A review by hannah_hethmon
The Mountain in the Sea by Ray Nayler

2.0

This book started off really slow, but it felt like it was building a philosophy and world needed for the story to unfold. However, no story really ever emerged. By the end, I felt like I was still reading the introduction.

There is the main story plus several side stories. The side stories seem disconnected, but eventually, you see a connection - and yet, they really never merge. They just end at the same time. While I enjoyed the slave ship substory much more than all the others, I don't really see the point of it (yes, I get what it's about, but don't feel like it needed to be in the book or if it did, it should have gotten much more time and effort).

The whole book is very short (several pages) chapters. Each begins with a long "quote" from one of two fake books written by characters. At first they are interesting, philosophical musings that tie into the characters scientific exploration. But after dozens of them—all very repetitive and long—interrupting any sense of flow in the narrative, they become quite irritating.

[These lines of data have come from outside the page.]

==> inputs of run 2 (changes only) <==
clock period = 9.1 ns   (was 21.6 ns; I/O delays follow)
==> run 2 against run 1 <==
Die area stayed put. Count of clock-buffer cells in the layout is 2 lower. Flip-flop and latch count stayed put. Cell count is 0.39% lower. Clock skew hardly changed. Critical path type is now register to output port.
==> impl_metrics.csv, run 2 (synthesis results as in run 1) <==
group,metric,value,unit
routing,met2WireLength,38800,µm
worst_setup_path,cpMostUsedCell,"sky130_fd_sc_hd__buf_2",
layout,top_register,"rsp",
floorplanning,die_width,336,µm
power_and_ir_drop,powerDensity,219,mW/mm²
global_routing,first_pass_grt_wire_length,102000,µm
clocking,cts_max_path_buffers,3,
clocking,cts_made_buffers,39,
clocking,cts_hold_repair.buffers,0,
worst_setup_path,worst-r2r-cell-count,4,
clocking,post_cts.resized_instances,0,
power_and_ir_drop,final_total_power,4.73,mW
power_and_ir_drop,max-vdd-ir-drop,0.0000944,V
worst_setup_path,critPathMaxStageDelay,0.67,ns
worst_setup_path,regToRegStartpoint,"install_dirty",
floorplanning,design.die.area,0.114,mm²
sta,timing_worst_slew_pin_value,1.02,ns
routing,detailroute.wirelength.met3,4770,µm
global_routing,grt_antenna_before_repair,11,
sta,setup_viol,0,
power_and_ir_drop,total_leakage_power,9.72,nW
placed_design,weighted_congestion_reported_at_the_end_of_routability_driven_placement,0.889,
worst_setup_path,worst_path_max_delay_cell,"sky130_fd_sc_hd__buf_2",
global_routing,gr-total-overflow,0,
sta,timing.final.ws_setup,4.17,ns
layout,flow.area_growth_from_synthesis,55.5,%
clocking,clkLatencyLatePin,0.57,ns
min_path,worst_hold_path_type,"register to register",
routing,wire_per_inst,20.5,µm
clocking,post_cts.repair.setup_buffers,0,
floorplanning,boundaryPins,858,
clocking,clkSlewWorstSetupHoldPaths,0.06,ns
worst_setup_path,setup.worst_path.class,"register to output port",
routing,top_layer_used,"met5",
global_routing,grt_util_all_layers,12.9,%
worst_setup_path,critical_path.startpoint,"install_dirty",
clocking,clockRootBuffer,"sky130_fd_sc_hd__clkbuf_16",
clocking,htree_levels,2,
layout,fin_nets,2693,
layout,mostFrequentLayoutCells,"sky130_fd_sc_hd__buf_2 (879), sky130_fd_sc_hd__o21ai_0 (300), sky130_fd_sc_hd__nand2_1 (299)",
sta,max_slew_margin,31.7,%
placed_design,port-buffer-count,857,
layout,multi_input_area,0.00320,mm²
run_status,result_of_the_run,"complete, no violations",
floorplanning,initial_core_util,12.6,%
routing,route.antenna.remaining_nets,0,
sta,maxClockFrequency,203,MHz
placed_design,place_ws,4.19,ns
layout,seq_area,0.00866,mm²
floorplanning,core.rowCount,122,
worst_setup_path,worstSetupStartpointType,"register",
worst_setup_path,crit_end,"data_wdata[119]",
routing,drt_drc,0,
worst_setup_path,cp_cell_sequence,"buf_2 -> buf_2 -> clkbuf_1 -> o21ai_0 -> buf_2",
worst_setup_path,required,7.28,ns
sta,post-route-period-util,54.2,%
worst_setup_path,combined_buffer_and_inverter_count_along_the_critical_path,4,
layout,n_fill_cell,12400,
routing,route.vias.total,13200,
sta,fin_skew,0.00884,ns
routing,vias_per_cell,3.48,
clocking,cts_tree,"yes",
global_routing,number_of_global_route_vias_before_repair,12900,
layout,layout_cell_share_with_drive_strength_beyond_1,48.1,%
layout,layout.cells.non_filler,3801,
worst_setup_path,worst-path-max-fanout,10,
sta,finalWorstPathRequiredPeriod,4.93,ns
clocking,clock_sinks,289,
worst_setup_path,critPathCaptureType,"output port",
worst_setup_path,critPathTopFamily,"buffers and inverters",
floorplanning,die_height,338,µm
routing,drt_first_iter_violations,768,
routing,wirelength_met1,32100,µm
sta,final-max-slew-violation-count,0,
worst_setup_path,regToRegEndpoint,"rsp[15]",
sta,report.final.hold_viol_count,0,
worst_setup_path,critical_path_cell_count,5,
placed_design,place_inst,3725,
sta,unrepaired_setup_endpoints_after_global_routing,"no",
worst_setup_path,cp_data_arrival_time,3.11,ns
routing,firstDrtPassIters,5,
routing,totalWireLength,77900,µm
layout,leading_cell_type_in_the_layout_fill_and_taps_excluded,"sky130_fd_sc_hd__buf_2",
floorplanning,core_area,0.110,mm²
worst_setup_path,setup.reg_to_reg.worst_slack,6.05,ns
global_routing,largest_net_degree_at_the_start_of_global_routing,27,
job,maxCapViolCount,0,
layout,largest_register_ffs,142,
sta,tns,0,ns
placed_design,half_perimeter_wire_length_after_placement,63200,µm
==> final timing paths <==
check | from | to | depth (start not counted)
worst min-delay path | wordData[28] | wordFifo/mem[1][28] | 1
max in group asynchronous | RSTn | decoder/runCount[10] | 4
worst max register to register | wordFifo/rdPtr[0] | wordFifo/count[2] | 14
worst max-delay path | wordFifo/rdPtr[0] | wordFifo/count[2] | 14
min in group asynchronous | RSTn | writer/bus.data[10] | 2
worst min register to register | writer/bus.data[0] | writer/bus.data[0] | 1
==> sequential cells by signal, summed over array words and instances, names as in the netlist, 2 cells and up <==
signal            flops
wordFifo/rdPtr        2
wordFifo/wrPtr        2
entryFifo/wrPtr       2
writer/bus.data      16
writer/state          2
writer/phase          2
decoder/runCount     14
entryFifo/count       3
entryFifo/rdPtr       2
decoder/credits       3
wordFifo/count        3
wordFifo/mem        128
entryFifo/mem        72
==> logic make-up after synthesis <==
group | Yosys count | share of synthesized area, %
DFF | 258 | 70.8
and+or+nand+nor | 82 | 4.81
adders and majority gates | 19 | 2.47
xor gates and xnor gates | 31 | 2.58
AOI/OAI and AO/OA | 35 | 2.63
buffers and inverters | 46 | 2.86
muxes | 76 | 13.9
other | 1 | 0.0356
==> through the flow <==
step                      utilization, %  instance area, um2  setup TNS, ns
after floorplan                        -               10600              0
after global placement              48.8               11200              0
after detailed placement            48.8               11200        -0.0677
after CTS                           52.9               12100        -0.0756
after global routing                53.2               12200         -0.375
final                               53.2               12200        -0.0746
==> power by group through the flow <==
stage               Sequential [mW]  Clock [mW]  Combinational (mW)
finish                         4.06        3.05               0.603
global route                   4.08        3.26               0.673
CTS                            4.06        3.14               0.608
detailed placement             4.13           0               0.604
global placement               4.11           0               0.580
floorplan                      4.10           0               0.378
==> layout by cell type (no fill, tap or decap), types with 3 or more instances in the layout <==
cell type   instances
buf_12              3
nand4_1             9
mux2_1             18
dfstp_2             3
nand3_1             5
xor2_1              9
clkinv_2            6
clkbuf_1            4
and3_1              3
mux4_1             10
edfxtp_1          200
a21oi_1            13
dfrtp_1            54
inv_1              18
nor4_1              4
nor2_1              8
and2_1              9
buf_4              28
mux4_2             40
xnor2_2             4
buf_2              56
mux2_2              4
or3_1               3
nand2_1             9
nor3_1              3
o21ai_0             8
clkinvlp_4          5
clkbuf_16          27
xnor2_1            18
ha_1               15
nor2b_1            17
==> src/ic_ram_top.sv <==
// Top of the instruction cache storage.
// Request decoder feeds one bank per way, the hit selector merges
// the bank outputs into a single response two cycles after a lookup.

`timescale 1ns/10ps

module ic_ram_top (
  input  logic                              clk_i,
  input  logic                              rst_ni,
  input  logic                              req_i,
  input  ic_op_pkg::ic_op_e                 op_i,
  input  logic [ic_cfg_pkg::AddrWidth-1:0]  addr_i,
  input  ic_cfg_pkg::ic_data_t              fill_data_i,
  output logic                              rsp_valid_o,
  output logic                              rsp_hit_o,
  output ic_cfg_pkg::ic_data_t              rsp_data_o,
  output logic                              alert_major_o
);

  import ic_cfg_pkg::*;

  // Decoder to banks
  ic_index_t    bank_index;
  ic_tag_t      bank_wtag;
  ic_data_t     bank_wdata;
  ic_way_mask_t bank_we;
  logic         bank_read;
  logic         bank_inval;
  // Lookup stage
  logic         lookup_pending;
  ic_tag_t      lookup_tag;
  // Banks to hit selector
  ic_way_mask_t way_valid;
  ic_tag_t      way_tag  [NumWays];
  ic_data_t     way_data [NumWays];

  ic_req_decode u_req_decode (
    .clk_i            (clk_i),
    .rst_ni           (rst_ni),
    .req_i            (req_i),
    .op_i             (op_i),
    .addr_i           (addr_i),
    .fill_data_i      (fill_data_i),
    .bank_index_o     (bank_index),
    .bank_wtag_o      (bank_wtag),
    .bank_wdata_o     (bank_wdata),
    .bank_we_o        (bank_we),
    .bank_read_o      (bank_read),
    .bank_inval_o     (bank_inval),
    .lookup_pending_o (lookup_pending),
    .lookup_tag_o     (lookup_tag)
  );

  //////////////////////////////////////////////////
  // Per-way storage
  //////////////////////////////////////////////////

  for (genvar w = 0; w < NumWays; w++) begin : gen_ways
    ic_way_bank u_bank (
      .clk_i      (clk_i),
      .rst_ni     (rst_ni),
      .index_i    (bank_index),
      .wtag_i     (bank_wtag),
      .wdata_i    (bank_wdata),
      .we_i       (bank_we[w]),
      .read_i     (bank_read),
      .inval_i    (bank_inval),
      .rd_valid_o (way_valid[w]),
      .rd_tag_o   (way_tag[w]),
      .rd_data_o  (way_data[w])
    );
  end

  ic_hit_select u_hit_select (
    .clk_i            (clk_i),
    .rst_ni           (rst_ni),
    .lookup_pending_i (lookup_pending),
    .lookup_tag_i     (lookup_tag),
    .way_valid_i      (way_valid),
    .way_tag_i        (way_tag),
    .way_data_i       (way_data),
    .rsp_valid_o      (rsp_valid_o),
    .rsp_hit_o        (rsp_hit_o),
    .rsp_data_o       (rsp_data_o),
    .alert_major_o    (alert_major_o)
  );

endmodule
## src/rtl/dense_net_macros.svh

```systemverilog
`ifndef DENSE_NET_MACROS_SVH
`define DENSE_NET_MACROS_SVH

`define DN_DATA_W       16
`define DN_IDX_W        4
`define DN_MAX_NEURONS  12

// Layer sizes, input count of layer k is the output count of layer k-1
`define DN_L1_IN        2
`define DN_L1_OUT       8
`define DN_L2_OUT       12
`define DN_L3_OUT       6
`define DN_L4_OUT       4
`define DN_L5_OUT       1

// Weight masks, bit i set adds input i plain, clear adds it inverted
`define DN_W_L1_N0      2'b00
`define DN_W_L1_N1      2'b00
`define DN_W_L1_N2      2'b01
`define DN_W_L1_N3      2'b10
`define DN_W_L1_N4      2'b10
`define DN_W_L1_N5      2'b00
`define DN_W_L1_N6      2'b10
`define DN_W_L1_N7      2'b10

`define DN_W_L2_N0      8'b0110_0101
`define DN_W_L2_N1      8'b1101_0001
`define DN_W_L2_N2      8'b0010_0101
`define DN_W_L2_N3      8'b1111_0001
`define DN_W_L2_N4      8'b0010_1111
`define DN_W_L2_N5      8'b1000_1110
`define DN_W_L2_N6      8'b1001_0010
`define DN_W_L2_N7      8'b1111_1000
`define DN_W_L2_N8      8'b1100_1111
`define DN_W_L2_N9      8'b0010_1111
`define DN_W_L2_N10     8'b1100_1001
`define DN_W_L2_N11     8'b1110_0111

`define DN_W_L3_N0      12'b1111_0010_0100
`define DN_W_L3_N1      12'b1111_0010_0110
`define DN_W_L3_N2      12'b0101_1001_0010
`define DN_W_L3_N3      12'b0001_1101_1101
`define DN_W_L3_N4      12'b1111_0111_1000
`define DN_W_L3_N5      12'b1100_1100_1100

`define DN_W_L4_N0      6'b000000
`define DN_W_L4_N1      6'b000000
`define DN_W_L4_N2      6'b010011
`define DN_W_L4_N3      6'b010011

`define DN_W_L5_N0      4'b1111

// Sigmoid in Q10, breakpoints are inclusive upper bounds
`define DN_SIG_BP1      16'd1024
`define DN_SIG_BP2      16'd2432
`define DN_SIG_BP3      16'd5120
`define DN_SIG_OFS0     16'd512
`define DN_SIG_OFS1     16'd640
`define DN_SIG_OFS2     16'd864
`define DN_SIG_OFS3     16'd1024
`define DN_SIG_HALF     16'd512

`endif

```

## src/rtl/dense_net_pkg.sv

```systemverilog
`default_nettype none

`include "dense_net_macros.svh"

package dense_net_pkg;

    typedef logic [`DN_DATA_W-1:0] data_t;

    typedef enum logic [2:0] {
        L1,
        L2,
        L3,
        L4,
        L5
    } layer_e;

    typedef enum logic [2:0] {
        IDLE,
        CLEAR,
        ACCUM,
        STORE,
        SIGMOID,
        FINISH
    } seq_state_e;

    typedef struct packed {
        data_t x1;
        data_t x2;
    } feature_t;

    // One step of the datapath, bank is the bank read in layers 2 to 5
    typedef struct packed {
        layer_e                layer;
        logic [`DN_IDX_W-1:0] neuron_idx;
        logic [`DN_IDX_W-1:0] input_idx;
        logic                  clear;
        logic                  accum;
        logic                  store;
        logic                  sigmoid;
        logic                  bank;
    } step_ctrl_t;

endpackage

`default_nettype wire

```

## src/rtl/layer_sequencer.sv

```systemverilog
`timescale 1ns/1ns
`default_nettype none

`include "dense_net_macros.svh"

module layer_sequencer (
    input  wire                    clk,
    input  wire                    rst_n_i,
    input  wire                    start_i,
    input  wire                    last_input_i,
    input  wire                    last_neuron_i,
    input  wire [`DN_IDX_W-1:0]    neuron_idx_i,
    input  wire [`DN_IDX_W-1:0]    input_idx_i,
    output dense_net_pkg::step_ctrl_t ctrl_o,
    output logic                   advance_o,
    output logic                   restart_o,
    output logic                   busy_o,
    output logic                   done_o
);

    dense_net_pkg::seq_state_e state_q;
    dense_net_pkg::seq_state_e state_d;
    dense_net_pkg::layer_e     layer_q;
    dense_net_pkg::layer_e     layer_d;
    logic                      bank_q;
    logic                      bank_d;

    always_comb
    begin
        state_d = state_q;
        layer_d = layer_q;
        bank_d  = bank_q;
        case (state_q)
            dense_net_pkg::IDLE:
            begin
                if (start_i)
                begin
                    state_d = dense_net_pkg::CLEAR;
                    layer_d = dense_net_pkg::L1;
                    bank_d  = 1'b0;
                end
            end
            dense_net_pkg::CLEAR:
                state_d = dense_net_pkg::ACCUM;
            dense_net_pkg::ACCUM:
            begin
                if (last_input_i)
                    state_d = dense_net_pkg::STORE;
            end
            dense_net_pkg::STORE:
            begin
                if (!last_neuron_i)
                    state_d = dense_net_pkg::CLEAR;
                else if (layer_q == dense_net_pkg::L5)
                    state_d = dense_net_pkg::SIGMOID;
                else
                begin
                    // Next layer reads what this one wrote
                    state_d = dense_net_pkg::CLEAR;
                    layer_d = dense_net_pkg::layer_e'(layer_q + 3'd1);
                    bank_d  = ~bank_q;
                end
            end
            dense_net_pkg::SIGMOID:
                state_d = dense_net_pkg::FINISH;
            default:
                state_d = dense_net_pkg::IDLE;
        endcase
    end

    always_ff @(posedge clk)
    begin
        if (!rst_n_i)
        begin
            state_q <= dense_net_pkg::IDLE;
            layer_q <= dense_net_pkg::L1;
            bank_q  <= 1'b0;
        end
        else
        begin
            state_q <= state_d;
            layer_q <= layer_d;
            bank_q  <= bank_d;
        end
    end

    assign ctrl_o.layer      = layer_q;
    assign ctrl_o.neuron_idx = neuron_idx_i;
    assign ctrl_o.input_idx  = input_idx_i;
    assign ctrl_o.clear      = (state_q == dense_net_pkg::CLEAR);
    assign ctrl_o.accum      = (state_q == dense_net_pkg::ACCUM);
    assign ctrl_o.store      = (state_q == dense_net_pkg::STORE);
    assign ctrl_o.sigmoid    = (state_q == dense_net_pkg::SIGMOID);
    assign ctrl_o.bank       = bank_q;

    // Input index parks on the last input until STORE wraps it
    assign advance_o = (ctrl_o.accum && !last_input_i) || ctrl_o.store;
    assign restart_o = ((state_q == dense_net_pkg::IDLE) && start_i)
                     || (ctrl_o.store && last_neuron_i);

    assign busy_o = (state_q != dense_net_pkg::IDLE);
    assign done_o = (state_q == dense_net_pkg::FINISH);

endmodule

`default_nettype wire

```

## src/rtl/index_counter.sv

```systemverilog
`timescale 1ns/1ns
`default_nettype none

`include "dense_net_macros.svh"

module index_counter (
    input  wire                    clk,
    input  wire                    rst_n_i,
    input  wire dense_net_pkg::layer_e layer_i,
    input  wire                    advance_i,
    input  wire                    restart_i,
    output logic [`DN_IDX_W-1:0]   neuron_idx_o,
    output logic [`DN_IDX_W-1:0]   input_idx_o,
    output logic                   last_input_o,
    output logic                   last_neuron_o
);

    logic [`DN_IDX_W-1:0] in_last;
    logic [`DN_IDX_W-1:0] out_last;

    // Highest index of each layer
    always_comb
    begin
        case (layer_i)
            dense_net_pkg::L1:
            begin
                in_last  = `DN_IDX_W'(`DN_L1_IN - 1);
                out_last = `DN_IDX_W'(`DN_L1_OUT - 1);
            end
            dense_net_pkg::L2:
            begin
                in_last  = `DN_IDX_W'(`DN_L1_OUT - 1);
                out_last = `DN_IDX_W'(`DN_L2_OUT - 1);
            end
            dense_net_pkg::L3:
            begin
                in_last  = `DN_IDX_W'(`DN_L2_OUT - 1);
                out_last = `DN_IDX_W'(`DN_L3_OUT - 1);
            end
            dense_net_pkg::L4:
            begin
                in_last  = `DN_IDX_W'(`DN_L3_OUT - 1);
                out_last = `DN_IDX_W'(`DN_L4_OUT - 1);
            end
            default:
            begin
                in_last  = `DN_IDX_W'(`DN_L4_OUT - 1);
                out_last = `DN_IDX_W'(`DN_L5_OUT - 1);
            end
        endcase
    end

    assign last_input_o  = (input_idx_o == in_last);
    assign last_neuron_o = (neuron_idx_o == out_last);

    always_ff @(posedge clk)
    begin
        if (!rst_n_i)
        begin
            neuron_idx_o <= '0;
            input_idx_o  <= '0;
        end
        else if (restart_i)
        begin
            neuron_idx_o <= '0;
            input_idx_o  <= '0;
        end
        else if (advance_i)
        begin
            if (last_input_o)
            begin
                input_idx_o  <= '0;
                neuron_idx_o <= last_neuron_o ? '0 : neuron_idx_o + 1'b1;
            end
            else
                input_idx_o <= input_idx_o + 1'b1;
        end
    end

endmodule

`default_nettype wire

```

## src/rtl/neuron_accumulator.sv

```systemverilog
`timescale 1ns/1ns
`default_nettype none

`include "dense_net_macros.svh"

module neuron_accumulator (
    input  wire                        clk,
    input  wire                        rst_n_i,
    input  wire dense_net_pkg::step_ctrl_t ctrl_i,
    input  wire dense_net_pkg::data_t  operand_i,
    output dense_net_pkg::data_t       sum_o,
    output dense_net_pkg::data_t       act_o
);

    // Masks per layer, neuron n sits at bits [n*inputs +: inputs]
    localparam logic [`DN_L1_OUT*`DN_L1_IN-1:0] w_tbl_l1 = {
        `DN_W_L1_N7, `DN_W_L1_N6, `DN_W_L1_N5, `DN_W_L1_N4,
        `DN_W_L1_N3, `DN_W_L1_N2, `DN_W_L1_N1, `DN_W_L1_N0};
    localparam logic [`DN_L2_OUT*`DN_L1_OUT-1:0] w_tbl_l2 = {
        `DN_W_L2_N11, `DN_W_L2_N10, `DN_W_L2_N9, `DN_W_L2_N8,
        `DN_W_L2_N7, `DN_W_L2_N6, `DN_W_L2_N5, `DN_W_L2_N4,
        `DN_W_L2_N3, `DN_W_L2_N2, `DN_W_L2_N1, `DN_W_L2_N0};
    localparam logic [`DN_L3_OUT*`DN_L2_OUT-1:0] w_tbl_l3 = {
        `DN_W_L3_N5, `DN_W_L3_N4, `DN_W_L3_N3,
        `DN_W_L3_N2, `DN_W_L3_N1, `DN_W_L3_N0};
    localparam logic [`DN_L4_OUT*`DN_L3_OUT-1:0] w_tbl_l4 = {
        `DN_W_L4_N3, `DN_W_L4_N2, `DN_W_L4_N1, `DN_W_L4_N0};
    localparam logic [`DN_L5_OUT*`DN_L4_OUT-1:0] w_tbl_l5 = `DN_W_L5_N0;

    logic                 w_plain;
    dense_net_pkg::data_t term;
    dense_net_pkg::data_t acc_q;

    always_comb
    begin
        case (ctrl_i.layer)
            dense_net_pkg::L1:
                w_plain = w_tbl_l1[ctrl_i.neuron_idx * `DN_L1_IN + ctrl_i.input_idx];
            dense_net_pkg::L2:
                w_plain = w_tbl_l2[ctrl_i.neuron_idx * `DN_L1_OUT + ctrl_i.input_idx];
            dense_net_pkg::L3:
                w_plain = w_tbl_l3[ctrl_i.neuron_idx * `DN_L2_OUT + ctrl_i.input_idx];
            dense_net_pkg::L4:
                w_plain = w_tbl_l4[ctrl_i.neuron_idx * `DN_L3_OUT + ctrl_i.input_idx];
            default:
                w_plain = w_tbl_l5[ctrl_i.neuron_idx * `DN_L4_OUT + ctrl_i.input_idx];
        endcase
    end

    // A -1 weight adds the one's complement
    assign term = w_plain ? operand_i : ~operand_i;

    always_ff @(posedge clk)
    begin
        if (!rst_n_i)
            acc_q <= '0;
        else if (ctrl_i.clear)
            acc_q <= '0;
        else if (ctrl_i.accum)
            acc_q <= acc_q + term;
    end

    assign sum_o = acc_q;
    // Hidden layers clamp negative sums, the output neuron passes raw
    assign act_o = (ctrl_i.layer == dense_net_pkg::L5 || !acc_q[`DN_DATA_W-1]) ? acc_q : '0;

endmodule

`default_nettype wire

```

## src/rtl/activation_buffer.sv

```systemverilog
`timescale 1ns/1ns
`default_nettype none

`include "dense_net_macros.svh"

module activation_buffer (
    input  wire                        clk,
    input  wire                        rst_n_i,
    input  wire dense_net_pkg::step_ctrl_t ctrl_i,
    input  wire dense_net_pkg::feature_t features_i,
    input  wire dense_net_pkg::data_t  act_i,
    output dense_net_pkg::data_t       operand_o
);

    dense_net_pkg::data_t bank_mem [2][`DN_MAX_NEURONS];

    // Writes go to the bank that is not being read
    always_ff @(posedge clk)
    begin
        if (rst_n_i && ctrl_i.store)
            bank_mem[!ctrl_i.bank][ctrl_i.neuron_idx] <= act_i;
    end

    always_comb
    begin
        if (ctrl_i.layer == dense_net_pkg::L1)
            operand_o = ctrl_i.input_idx[0] ? features_i.x2 : features_i.x1;
        else
            operand_o = bank_mem[ctrl_i.bank][ctrl_i.input_idx];
    end

endmodule

`default_nettype wire

```

## src/rtl/sigmoid_decision.sv

```systemverilog
`timescale 1ns/1ns
`default_nettype none

`include "dense_net_macros.svh"

module sigmoid_decision (
    input  wire                       clk,
    input  wire                       rst_n_i,
    input  wire                       load_i,
    input  wire dense_net_pkg::data_t sum_i,
    output dense_net_pkg::data_t      score_o,
    output logic                      class_o
);

    dense_net_pkg::data_t score_d;

    // Four linear pieces, sum taken as unsigned
    always_comb
    begin
        if (sum_i <= `DN_SIG_BP1)
            score_d = (sum_i >> 2) + `DN_SIG_OFS0;
        else if (sum_i <= `DN_SIG_BP2)
            score_d = (sum_i >> 3) + `DN_SIG_OFS1;
        else if (sum_i <= `DN_SIG_BP3)
            score_d = (sum_i >> 5) + `DN_SIG_OFS2;
        else
            score_d = `DN_SIG_OFS3;
    end

    always_ff @(posedge clk)
    begin
        if (!rst_n_i)
        begin
            score_o <= '0;
            class_o <= 1'b0;
        end
        else if (load_i)
        begin
            score_o <= score_d;
            class_o <= (score_d > `DN_SIG_HALF);
        end
    end

endmodule

`default_nettype wire

```

## src/rtl/dense_net_top.sv

```systemverilog
`timescale 1ns/1ns
`default_nettype none

`include "dense_net_macros.svh"

module dense_net_top (
    input  wire                          clk,
    input  wire                          rst_n_i,
    input  wire                          start_i,
    input  wire dense_net_pkg::feature_t feature_i,
    output logic                         busy_o,
    output logic                         done_o,
    output logic                         class_o,
    output dense_net_pkg::data_t         score_o
);

    dense_net_pkg::feature_t   feature_q;
    dense_net_pkg::step_ctrl_t ctrl;
    dense_net_pkg::data_t      operand;
    dense_net_pkg::data_t      act;
    dense_net_pkg::data_t      sum;
    logic                      advance;
    logic                      restart;
    logic                      last_input;
    logic                      last_neuron;
    logic [`DN_IDX_W-1:0]      neuron_idx;
    logic [`DN_IDX_W-1:0]      input_idx;

    // Samples held for the whole run
    always_ff @(posedge clk)
    begin
        if (start_i && !busy_o)
            feature_q <= feature_i;
    end

    layer_sequencer layer_sequencer_i (
        .clk           (clk),
        .rst_n_i       (rst_n_i),
        .start_i       (start_i),
        .last_input_i  (last_input),
        .last_neuron_i (last_neuron),
        .neuron_idx_i  (neuron_idx),
        .input_idx_i   (input_idx),
        .ctrl_o        (ctrl),
        .advance_o     (advance),
        .restart_o     (restart),
        .busy_o        (busy_o),
        .done_o        (done_o)
    );

    index_counter index_counter_i (
        .clk           (clk),
        .rst_n_i       (rst_n_i),
        .layer_i       (ctrl.layer),
        .advance_i     (advance),
        .restart_i     (restart),
        .neuron_idx_o  (neuron_idx),
        .input_idx_o   (input_idx),
        .last_input_o  (last_input),
        .last_neuron_o (last_neuron)
    );

    neuron_accumulator neuron_accumulator_i (
        .clk       (clk),
        .rst_n_i   (rst_n_i),
        .ctrl_i    (ctrl),
        .operand_i (operand),
        .sum_o     (sum),
        .act_o     (act)
    );

    activation_buffer activation_buffer_i (
        .clk        (clk),
        .rst_n_i    (rst_n_i),
        .ctrl_i     (ctrl),
        .features_i (feature_q),
        .act_i      (act),
        .operand_o  (operand)
    );

    sigmoid_decision sigmoid_decision_i (
        .clk     (clk),
        .rst_n_i (rst_n_i),
        .load_i  (ctrl.sigmoid),
        .sum_i   (sum),
        .score_o (score_o),
        .class_o (class_o)
    );

endmodule

`default_nettype wire

```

In the end, nothing really happens in this book; the characters aren't very interesting, and every time you do start to become engaged in their journey and feel the book starting to pull you in, boop, chapter ends, boring long quote, switch to one of other stories that's disconnected.

Final gripe: in what feels like an effort to find a way to move the story forward instead of just having characters monologue forever, the final third sees new characters introduced, but once again that just takes away from any sense of engagement I felt with the existing characters, who were never really fleshed out, despite endless opportunities in a book that's 60% philosophizing and moralizing.